Without this capability, downstream library authors are required to make a choice between:

* Suboptimal stack usage and performance, in the case of by-value initializations
* Restriction of functionality to a subset of enum reprs, or bespoke proxy types that emulate enums to allow for in-place construction

This is necessary to be part of the language and/or standard library as enum representations (at least for the default `repr(Rust)`) are unspecified, and particularly with concepts like niche-packed enums, it is not possible to soundly handle this in the general case of user defined enum types.

I am not aware of any other proposed designs for this functionality.

# Prior art
[prior-art]: #prior-art

The `rkyv` crate defines [proxy enums] with explict `#[repr(N)]` (where N is an unsigned integer) types.

[proxy enums]: https://rkyv.org/format.html

Syntax for `discriminant_of!` is inspired by the in-progress [offset_of_enum feature][feature_offset_of_enum].

# Unresolved questions
[unresolved-questions]: #unresolved-questions

## Should we use `&mut MaybeUninit<T>` for `set_discriminant`?

There was some discussion when writing this RFC what the type of the first argument to `set_discriminant` should be:

* `&mut MaybeUninit<T>`
* `NonNull<T>`
* `*mut T`

From the perspective of "making expectations clear", I think `&mut MaybeUninit<T>` is the best choice, as it makes the requirements around alignment, exclusive access, etc. enumerated above explicit.

However, it is possible that when constructing multiple nested types in-place, the user could be creating the pointers to the enum using `offset_of!` or `addr_of_mut!`, which would require the user to do some casting to turn their `*mut ()` (or any other `void*` analog) into a maybeuninit just to create an exclusive reference to it.

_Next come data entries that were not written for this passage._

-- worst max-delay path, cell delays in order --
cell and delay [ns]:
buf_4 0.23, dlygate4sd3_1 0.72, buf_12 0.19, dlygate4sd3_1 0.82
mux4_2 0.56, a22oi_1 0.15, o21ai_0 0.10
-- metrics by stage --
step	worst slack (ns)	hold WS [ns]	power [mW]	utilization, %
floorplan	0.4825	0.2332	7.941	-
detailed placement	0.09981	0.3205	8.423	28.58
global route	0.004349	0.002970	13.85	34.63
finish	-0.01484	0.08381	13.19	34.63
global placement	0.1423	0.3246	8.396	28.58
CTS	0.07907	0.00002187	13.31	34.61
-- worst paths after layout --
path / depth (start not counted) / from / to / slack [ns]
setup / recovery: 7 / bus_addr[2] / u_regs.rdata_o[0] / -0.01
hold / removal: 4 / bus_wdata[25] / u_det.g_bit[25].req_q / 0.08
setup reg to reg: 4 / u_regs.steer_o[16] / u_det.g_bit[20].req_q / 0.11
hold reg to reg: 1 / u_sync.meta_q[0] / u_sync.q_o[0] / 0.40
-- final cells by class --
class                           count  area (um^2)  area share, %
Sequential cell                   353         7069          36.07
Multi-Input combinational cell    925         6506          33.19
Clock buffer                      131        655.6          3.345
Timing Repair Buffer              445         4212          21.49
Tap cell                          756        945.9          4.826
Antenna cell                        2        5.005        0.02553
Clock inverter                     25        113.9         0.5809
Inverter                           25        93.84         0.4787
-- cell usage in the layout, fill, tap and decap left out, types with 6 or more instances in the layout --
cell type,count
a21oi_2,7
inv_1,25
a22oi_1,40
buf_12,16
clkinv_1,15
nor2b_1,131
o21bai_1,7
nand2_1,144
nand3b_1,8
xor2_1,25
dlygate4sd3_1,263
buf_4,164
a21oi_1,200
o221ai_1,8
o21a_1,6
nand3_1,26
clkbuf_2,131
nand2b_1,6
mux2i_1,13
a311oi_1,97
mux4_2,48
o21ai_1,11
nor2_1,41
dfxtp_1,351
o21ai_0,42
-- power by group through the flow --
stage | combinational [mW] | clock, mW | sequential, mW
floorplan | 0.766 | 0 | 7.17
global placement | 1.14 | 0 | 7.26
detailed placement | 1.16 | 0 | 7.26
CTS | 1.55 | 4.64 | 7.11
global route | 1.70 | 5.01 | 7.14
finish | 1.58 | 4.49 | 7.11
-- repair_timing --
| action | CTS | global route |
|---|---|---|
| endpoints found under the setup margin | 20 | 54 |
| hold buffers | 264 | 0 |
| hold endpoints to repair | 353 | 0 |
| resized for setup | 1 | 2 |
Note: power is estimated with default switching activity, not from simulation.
--- src/rtl/uart_rx_dlyrdy_pkg.sv ---
package uart_rx_dlyrdy_pkg;

    // oversample strobes per bit cell and the strobe index sampled
    localparam int OS_RATE   = 16;
    localparam int SAMPLE_PT = 8;

    typedef enum logic [2:0] {
        ST_IDLE,
        ST_START,
        ST_DATA,
        ST_PAR,
        ST_STOP
    } rx_state_e;

    typedef struct packed {
        logic fe;
        logic pe;
        logic brk;
    } rx_err_t;

    // acc: xor of data bits, pbit: received parity bit
    function automatic logic parity_fault(input logic acc, input logic pbit,
                                          input logic even);
        return (acc ^ pbit) ^ ~even;
    endfunction

endpackage
File: config.mk
export PLATFORM = sky130hd
export DESIGN_NAME = exc_escalate
export DESIGN_NICKNAME = d
export VERILOG_FILES = /design/src/rtl/exc_esc_pkg.sv /design/src/rtl/exc_classify.sv /design/src/rtl/exc_resolve.sv /design/src/rtl/exc_escalate.sv
export SDC_FILE = /design/constraint.sdc
export NUM_CORES = 1
export LEC_CHECK = 0
export BUFFER_PORTS_ARGS = -buffer_cell sky130_fd_sc_hd__buf_2
export CAP_MARGIN = 0
export CORE_ASPECT_RATIO = 0.8
export CORE_MARGIN = 2
export CORE_UTILIZATION = 45
export CTS_CLUSTER_SIZE = 10
export DETAILED_ROUTE_END_ITERATION = 10
export HOLD_SLACK_MARGIN = 0.15
export PLACE_DENSITY = 0.76
export SLEW_MARGIN = 30
export SYNTH_ARGS = -nofsm -noshare
export SYNTH_HDL_FRONTEND = slang
export SYNTH_SLANG_ARGS = --single-unit
export TNS_END_PERCENT = 1
File: constraint.sdc
create_clock -name clk -period 4.3 [get_ports clk]
set_input_delay 0.86 -clock clk [delete_from_list [all_inputs] [get_ports clk]]
set_output_delay 0.86 -clock clk [all_outputs]
set_load 0.02 [all_outputs]
File: src/rtl/exc_esc_pkg.sv
package exc_esc_pkg;
  typedef enum logic [1:0] {
    CLS_BENIGN  = 2'd0,
    CLS_CONTRIB = 2'd1,
    CLS_PAGE    = 2'd2,
    CLS_DOUBLE  = 2'd3
  } exc_cls_e;
endpackage

File: src/rtl/exc_classify.sv
module exc_classify
  import exc_esc_pkg::*;
#(
  parameter int VEC_W      = 8,
  parameter int ARCH_VECS  = 32,
  parameter int DF_VEC     = 8,
  parameter int PF_VEC     = 14,
  parameter int CONTRIB_LO = 10,
  parameter int CONTRIB_HI = 13
) (
  input  logic [VEC_W-1:0] vec,
  output logic             in_range,
  output exc_cls_e         cls
);
  localparam logic [VEC_W-1:0] LIMIT = VEC_W'(ARCH_VECS);
  localparam logic [VEC_W-1:0] DF    = VEC_W'(DF_VEC);
  localparam logic [VEC_W-1:0] PF    = VEC_W'(PF_VEC);
  localparam logic [VEC_W-1:0] C_LO  = VEC_W'(CONTRIB_LO);
  localparam logic [VEC_W-1:0] C_HI  = VEC_W'(CONTRIB_HI);

  always_comb begin
    in_range = (vec < LIMIT);
    if (vec == '0 || (vec >= C_LO && vec <= C_HI)) cls = CLS_CONTRIB;
    else if (vec == PF)                             cls = CLS_PAGE;
    else if (vec == DF)                             cls = CLS_DOUBLE;
    else                                            cls = CLS_BENIGN;
  end
endmodule

File: src/rtl/exc_resolve.sv
module exc_resolve
  import exc_esc_pkg::*;
#(
  parameter int VEC_W  = 8,
  parameter int ERR_W  = 32,
  parameter int DF_VEC = 8
) (
  input  logic             hist_vld,
  input  exc_cls_e         hist_cls,
  input  exc_cls_e         new_cls,
  input  logic             in_range,
  input  logic             swint,
  input  logic [VEC_W-1:0] vec,
  input  logic [ERR_W-1:0] err,
  output logic [VEC_W-1:0] res_vec,
  output logic [ERR_W-1:0] res_err,
  output exc_cls_e         res_cls,
  output logic             triple,
  output logic             load_hist
);
  localparam logic [VEC_W-1:0] DF = VEC_W'(DF_VEC);

  logic bypass, pair_cc, pair_pf, escalate;

  always_comb begin
    bypass   = swint || !in_range;
    triple   = !bypass && hist_vld && (hist_cls == CLS_DOUBLE);
    pair_cc  = (hist_cls == CLS_CONTRIB) && (new_cls == CLS_CONTRIB);
    pair_pf  = (hist_cls == CLS_PAGE) &&
               (new_cls == CLS_CONTRIB || new_cls == CLS_PAGE);
    escalate = !bypass && hist_vld && (pair_cc || pair_pf);
    res_vec  = escalate ? DF : vec;
    res_err  = escalate ? '0 : err;
    res_cls  = escalate ? CLS_DOUBLE : new_cls;
    load_hist = !bypass && !triple && (res_cls != CLS_BENIGN);
  end
endmodule

File: src/rtl/exc_escalate.sv
module exc_escalate
  import exc_esc_pkg::*;
#(
  parameter int VEC_W      = 8,
  parameter int ERR_W      = 32,
  parameter int ARCH_VECS  = 32,
  parameter int DF_VEC     = 8,
  parameter int PF_VEC     = 14,
  parameter int CONTRIB_LO = 10,
  parameter int CONTRIB_HI = 13
) (
  input  logic             clk,
  input  logic             rst,
  input  logic             req_vld,
  input  logic [VEC_W-1:0] req_vec,
  input  logic [ERR_W-1:0] req_err,
  input  logic             req_swint,
  input  logic             clr_hist,
  output logic             out_vld,
  output logic [VEC_W-1:0] out_vec,
  output logic [ERR_W-1:0] out_err,
  output logic             out_shutdown
);
  logic             hist_vld;
  exc_cls_e         hist_cls;
  logic             in_range;
  exc_cls_e         new_cls;
  logic [VEC_W-1:0] res_vec;
  logic [ERR_W-1:0] res_err;
  exc_cls_e         res_cls;
  logic             triple, load_hist;

  exc_classify #(
    .VEC_W(VEC_W), .ARCH_VECS(ARCH_VECS), .DF_VEC(DF_VEC), .PF_VEC(PF_VEC),
    .CONTRIB_LO(CONTRIB_LO), .CONTRIB_HI(CONTRIB_HI)
  ) u_cls (
    .vec(req_vec), .in_range(in_range), .cls(new_cls)
  );

  exc_resolve #(
    .VEC_W(VEC_W), .ERR_W(ERR_W), .DF_VEC(DF_VEC)
  ) u_res (
    .hist_vld(hist_vld), .hist_cls(hist_cls), .new_cls(new_cls),
    .in_range(in_range), .swint(req_swint), .vec(req_vec), .err(req_err),
    .res_vec(res_vec), .res_err(res_err), .res_cls(res_cls),
    .triple(triple), .load_hist(load_hist)
  );

  always_ff @(posedge clk) begin
    if (rst) begin
      out_vld      <= 1'b0;
      out_shutdown <= 1'b0;
      out_vec      <= '0;
      out_err      <= '0;
    end else begin
      out_vld      <= req_vld && !triple;
      out_shutdown <= req_vld && triple;
      if (req_vld) begin
        out_vec <= res_vec;
        out_err <= res_err;
      end
    end
  end

  always_ff @(posedge clk) begin
    if (rst) begin
      hist_vld <= 1'b0;
      hist_cls <= CLS_BENIGN;
    end else if (clr_hist || (req_vld && triple)) begin
      hist_vld <= 1'b0;
    end else if (req_vld && load_hist) begin
      hist_vld <= 1'b1;
      hist_cls <= res_cls;
    end
  end
endmodule

==> results.txt <==
The flow ran to the end, and the final reports show no timing, DRC or antenna violations. The logs give 104 for the number of DRC markers in iteration 0 and 1643 for the number of global-route vias before repair. Maximum fanout along the worst path: 37. The most used flip-flop cell after synthesis was dfxtp_1. The run gives 5 as the number of buffers inserted during clock tree synthesis.

The distinct cell type count after synthesis came out at 38. STA classifies the critical path startpoint as a primary input. Global routing finished with a remaining overflow of 0.

The portion of synthesized cell area occupied by the leading cell type was 0.441. At the worst endpoint, the arrival time is 2.59 ns. The number of input and output port buffers inserted works out to 86. The first global-routing pass estimated 7220 um of wire. TritonCTS built the clock tree. The number of enable-type register cells in the synthesized netlist was 0; the CTS clock-pin slew for the worst setup and hold paths was 0.08 ns. The worst-case IR drop observed on VDD is 0.198 mV. Clock tree synthesis found a total of 45 sinks. Based on the critical path, the design can be clocked at up to 419 MHz. The logs give 0.000665 W for the internal power summed over all cells and 0.458 for the normalized max-slew margin. The fraction of the mapped netlist area in compound gates works out to 0.283. The core region is 4280 um2. Post-synthesis sequential area ratio: 0.441. Power spread over the standard cell area amounts to 351 nW/um2. The proportion of register bits with asynchronous set or reset after synthesis came out at 0. The number of antenna violations at the first check in global routing was 0; the mean instance size in the synthesized netlist was 9.29 um2. The die is 64.3 um tall. For the power share of the clock group, the log shows 0.338. Synthesis inferred 45 register bits. The detail route stage leaves a number of antenna-violating nets equal to 0. The hold violation total from the final report is 0. The per-cell via count in the routed design was 5.36. The final critical delay including setup and external delays was 2.39 ns. The area enclosed by the die boundary is 5100 um2. In this run the worst hold path is classified as reg -> reg.

The tools report the leakage power of the design as 1.07 nW. The longest clock path from root to sink contains 2 buffers. Yosys printed 0 warnings. The tools report the switching component of the power as 0.000232 W. For the hold-fix buffer count after cts, the log shows 0. Cell type with the highest aggregate area in the netlist: dfxtp_1. The worst register-to-register path begins at hist_cls[0].

Dividing the detail-routed wire length by the instance count gives 13.5 um. Post-detailed-routing wire length: 4710 um. The start point of the worst hold path is out_err[26]. The logs give 0.477 for the effective utilization at floorplan and 265 for the synthesized netlist net count. The data required time at the worst endpoint was 4.51 ns; the post-synthesis adder-cell area fraction was 0. The width of the die came out at 79.4 um. Setup repair after global routing left no endpoint under its margin.

Combinational family with the most area after synthesis: compound AO/OA/AOI/OAI gates. The part of the cycle the worst path needs was 0.555; the worst-margin pin slew was 0.813 ns. For the total routing usage reported by global routing, the log shows 0.179. The root buffer cell was clkbuf_8. Yosys attributes the largest share of cell area to dfxtp_1 (44%), o211ai_1 (13%), nand2b_1 (11%), a21oi_1 (8.8%), clkbuf_1 (2.6%).

The fraction of power spent switching nets came out at 0.259. In this run the worst setup path begins at req_vec[5]. The clock tree synthesis step divided the H-tree into 2 levels. The clock reaches the later pin of the worst-skew pair after 0.29 ns.

The number of buffers added for setup after CTS is 0. Relative to the synthesized area, the layout overhead comes to 25.0%. Row generation in the floorplan step produced 21 rows. The share of cell area taken by muxes after synthesis is 0.0196.

The number of iterations in the first detailed-routing pass came out at 4. The area fraction in and, or, nand and nor cells after synthesis was 0.192. The total standard cell area after synthesis was 2040 um2; the proportion of layout cells with a drive suffix above 1 was 0.352. The post-route worst setup slack is 1.91 ns, and the number of nets in the layout is 338. Final worst clock skew: 0.00715 ns. Prior to clock tree synthesis, the placed netlist has a worst setup slack of 1.60 ns. The tools report the setup TNS after final layout as 0 ns. The gate count of the mapped netlist was 220. Leaving out fill and tap cells, the most frequent cell in the layout is buf_2. The weighted congestion reported at the end of routability-driven placement was 0.714; the routed via count was 1875.

The repair_antennas step left the layout with diodes totalling 0. The run gives 0 as the number of instances resized during post-cts repair. Leaving out fill and tap cells, the most frequent cells in the layout are buf_2 (86), dfxtp_1 (45), nand2b_1 (37).

The HPWL after detailed placement is 3120 um. The number of filler cells placed in the layout is 396, and the post-detailed-route DRC marker count is 0. For the logic gate share of total power, the log shows 0.162.

The type of the setup path with the least slack was in -> reg. The logs give 0 for the number of pins with negative max-slew slack in the final report and 47 for the pin count of the biggest net entering global routing. Setup violations remaining at the end of the flow were counted as 0.

The proportion of power drawn by flip-flops and latches is 0.500. Number of I/O pins: 87. The fraction of synthesized cell area in xor and xnor cells is 0.00428, and the max-cap check violation count is 0. The sort of element at the end of the critical path is a register.
-- power by group through the flow --
stage / sequential (W) / combinational, W / clock [W]
finish: 0.000448 / 0.000145 / 0.000303
floorplan: 0.000484 / 0.0000663 / 0
global route: 0.000450 / 0.000158 / 0.000329
detailed placement: 0.000458 / 0.000143 / 0
CTS: 0.000448 / 0.000143 / 0.000313
global placement: 0.000457 / 0.000142 / 0
-- cell usage after synthesis, types with 2 or more instances --
cell type  count
buf_2          3
o211ai_1      36
dfxtp_1       45
a41oi_1        2
inv_1          2
nor4_1         2
mux2i_1        4
o21ai_0        2
nand2b_1      37
a311oi_1       2
nor2_1         8
a21oi_1       36
clkbuf_8       2
clkbuf_1      14
nand2_1        2
-- cell type report --
cell class,count,area [um2],area share
clock inverters,2,35.0,0.0137
well taps,57,71.3,0.0279
inverters,2,7.51,0.00294
flip-flops and latches,45,901,0.353
repair buffers,88,453,0.177
clock buffers,5,68.8,0.0269
multi-input cells,151,1020,0.399
-- state kept, by name, summed over array words and instances (netlist names) --
signal        count
out_vec           8
hist_vld          1
out_err          32
hist_cls          2
out_vld           1
out_shutdown      1
-- through the flow --
stage               cell area [um2]   util  total power (W)  instances  hold slack (ns)
finish                         2550  0.597         0.000896        350            0.470
global route                   2550  0.597         0.000938        350            0.486
CTS                            2540  0.593         0.000904        349            0.472
detailed placement             2440  0.569         0.000600        342            0.459
global placement               2440  0.569         0.000599        342            0.454
floorplan                      2040      -         0.000550        220            0.485
-- metal layers --
layer,global-route usage,wire (um)
met1,0.238,2270
met2,0.282,1980
met3,0.0508,406
met4,0.0582,58
met5,0,0
-- worst max-delay path, cell delays in order --
cell and delay [ns]:
buf_2 0.13, nor4_4 0.44, nand4_4 0.50, or2_1 0.41, a311oi_1 0.25
-- worst paths after layout --
| kind | depth (start not counted) | slack [ns] | end |
|---|---|---|---|
| setup / recovery | 5 | 1.91 | out_vec[3] |
| hold / removal | 2 | 0.47 | out_err[26] |
| setup reg to reg | 4 | 2.39 | out_vec[3] |
| hold reg to reg | 2 | 0.47 | out_err[26] |
-- logic make-up (layout without fill, tap and decap cells) --
group,after synthesis,count (layout)
AOI/OAI and AO/OA,86,86
xor gates and xnor gates,1,1
buffers and inverters,24,97
DFF,45,45
muxes,4,4
and+or+nand+nor,60,60
(Power assumes the default switching activity.)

We could use a "weaker" pointer type like `NonNull<T>` or `*mut T` instead, and cover the requirements in the "SAFETY" comment blocks, rather than "inheriting" these requirements from `&mut MaybeUninit<T>`.

We could also have multiple versions of `set_discriminant`, like `set_discriminant_nonnull` or `set_discriminant_ptr` for these.

# Future possibilities
[future-possibilities]: #future-possibilities

## Should `discriminant_of!` support nested usage?

Discussed above, we said this was not allowed:

```rust
discriminant_of!(Option<Option<u32>>, Some); // Allowed
discriminant_of!(Option<Option<u32>>, Some.0.Some); // Not Allowed (yet)
```

Should we allow this in the future?

## Should we support construction of unaligned enums?

If the user is writing to a packed format, they could potentially want the ability to set the discriminant in cases where the enum discriminant or fields are not well-aligned.

This could require the creation of a `set_discriminant_unaligned` function, that relaxes the well-aligned safety requirements of the proposed `set_discriminant`.